Parts of the Stomach
The stomach is a muscular organ located in the upper abdomen, on the left side of the body. It plays a crucial role in the digestion of food by storing, mixing, and breaking down ingested food through the secretion of digestive enzymes and gastric acids. The stomach is divided into several parts, each with specific functions. The main parts of the stomach are as follows:
- Cardia: The cardia is the portion of the stomach that is closest to the esophagus. It surrounds the lower esophageal sphincter, which helps prevent the backflow of stomach contents into the esophagus.
- Fundus: The fundus is the upper, rounded part of the stomach that is located above the level of the cardia. It acts as a temporary storage area for swallowed food and also participates in the initial stages of digestion.
- Body: The body, also known as the corpus, is the main central portion of the stomach. It is responsible for mixing and grinding the food with gastric secretions, turning it into a semi-liquid substance called chyme.
- Pylorus: The pylorus is the lower part of the stomach, which connects to the small intestine. It consists of two parts: the pyloric antrum, which is closer to the body of the stomach, and the pyloric canal, which is closer to the small intestine.
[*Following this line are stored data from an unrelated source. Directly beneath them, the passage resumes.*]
Source: an optimization exercise on an open RTL-to-GDS flow (aim: small area). Production flows keep margins and buffers that such runs may drop.
RTL that was checked went through simulation tests only; none was proved equivalent to the original.
Power is estimated from default activity; no workload was simulated.

Setup of v45:
Design fir_lowpass, start of the top module:
module fir_lowpass #(
    parameter DATA_WIDTH = 16
) (
    input signed [DATA_WIDTH-1:0] i2s_data_in,
    output reg signed [(DATA_WIDTH+16)-1:0] i2s_data_out,
    input clk,
    input resetn
);
  reg [15:0] r0;
  reg [15:0] r1;
  reg [15:0] r2;
  reg [15:0] r3;
  reg [15:0] r4;
  reg [15:0] r5;
  reg [15:0] r6;
  reg [15:0] r7;
  reg [15:0] r8;
  reg [15:0] r9;
  reg [15:0] r10;
  reg [15:0] r11;
  reg [15:0] r12;
  reg [15:0] r13;
  reg [15:0] r14;
  reg [15:0] r15;
  reg rst_d;
  reg q0_0;
  reg q1_0;
  reg q2_0;
  reg q3_0;
  reg q4_0;
  reg q4_1;
  reg q5_0;
  reg q5_1;
  reg q6_0;
  reg q7_0;
  reg q7_1;
  reg q8_0;
  reg q8_1;
  reg q9_0;
  reg q10_0;
  reg q10_1;
  reg q11_0;
  reg q12_0;
  reg q13_0;
  reg q14_0;
  reg q15_0;
  reg q16_0;
  reg q16_1;
  reg q17_0;
  reg q18_0;
  reg q18_1;
  reg q19_0;
  reg q19_1;
  reg q20_0;
  reg q21_0;
  reg q21_1;
  reg q22_0;
  reg q22_1;
  reg q23_0;
  reg q23_1;
  reg q24_0;
  reg q25_0;
  reg q25_1;
  reg q26_0;
  reg q26_1;
  reg q27_0;
  reg q28_0;
  reg q28_1;
  reg q29_0;
  reg q30_0;
  wire s1, c2;
  fir_ha us1 (r1[0], r15[0], s1, c2);
  wire s3, c4;
  fir_fa us3 (r1[1], r15[1], c2, s3, c4);
  wire s5, c6;
  fir_fa us5 (r1[2], r15[2], c4, s5, c6);
  wire s7, c8;
  fir_fa us7 (r1[3], r15[3], c6, s7, c8);
  wire s9, c10;
  fir_fa us9 (r1[4], r15[4], c8, s9, c10);
  wire s11, c12;
  fir_fa us11 (r1[5], r15[5], c10, s11, c12);
  wire s13, c14;
  fir_fa us13 (r1[6], r15[6], c12, s13, c14);
  wire s15, c16;
  fir_fa us15 (r1[7], r15[7], c14, s15, c16);
  wire s17, c18;
  ...
==> flow/config.mk <==
export PLATFORM = sky130hd
export DESIGN_NAME = fir_lowpass
export DESIGN_NICKNAME = fir_lowpass
export VERILOG_FILES = /design/flow/design.v
export SDC_FILE = /design/flow/constraint.sdc
export NUM_CORES = 4
export LEC_CHECK = 0
export CAP_MARGIN = 20
export CORE_MARGIN = 2
export CORE_UTILIZATION = 60
export CTS_CLUSTER_DIAMETER = 80
export CTS_CLUSTER_SIZE = 30
export PLACE_DENSITY = 0.7
export SLEW_MARGIN = 20
export SYNTH_HIERARCHICAL = 1
export SYNTH_MINIMUM_KEEP_SIZE = 0
==> flow/constraint.sdc <==
create_clock -name core_clock -period 8.0 [get_ports {clk}]
set_input_delay 1.6000 -clock core_clock [delete_from_list [all_inputs] [get_ports {clk}]]
set_output_delay 1.6000 -clock core_clock [all_outputs]
set_load 0.01 [all_outputs]
run.sh (not shown) runs the stock make flow with config.mk's settings and CLKGATE_MAP_FILE= SYNTH_SCRIPT=/design/flow/synth_recipe.tcl, a recipe that flattens the netlist after the stock synthesis.
## Diff of input files: v24 against v45
--- a/flow/config.mk
+++ b/flow/config.mk
@@ -11,2 +11 @@
-export CTS_CLUSTER_DIAMETER = 80
-export CTS_CLUSTER_SIZE = 30
+export CTS_BUF_LIST = sky130_fd_sc_hd__clkbuf_4 sky130_fd_sc_hd__clkbuf_8
### Flow results
The final reports for v24 and v45 show combinational group share of total power lower in the former.
For the share of total power consumed by net switching, v24 came in 1.6 points lower than v45 did.
v24: CTS H-tree depth higher than v45
On global-route total usage across every layer: v24 sits above v45.
Relative to v45, routed length per placed instance decreased by 0.13 um in v24.
Compared to v45, v24 has post-route non-filler standard cell count 64 higher.
The power attributed to sequential cells of v24 and that of v45 are within noise of each other.
Lower worst setup slack among v45 and v24: v45
Clock buffer count ended up 65 higher on v24 than on v45.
The pylorus regulates the release of chyme into the small intestine through the pyloric sphincter.
- Lesser and Greater Curvature: The stomach has two major curves. The lesser curvature is the shorter and concave inner curve of the stomach, while the greater curvature is the longer and convex outer curve.
It’s important to note that the stomach is a highly flexible organ, and its shape can change depending on the amount and type of food it contains. These parts work together to facilitate the digestion process by storing food, mixing it with gastric secretions, and gradually releasing it into the small intestine for further digestion and absorption.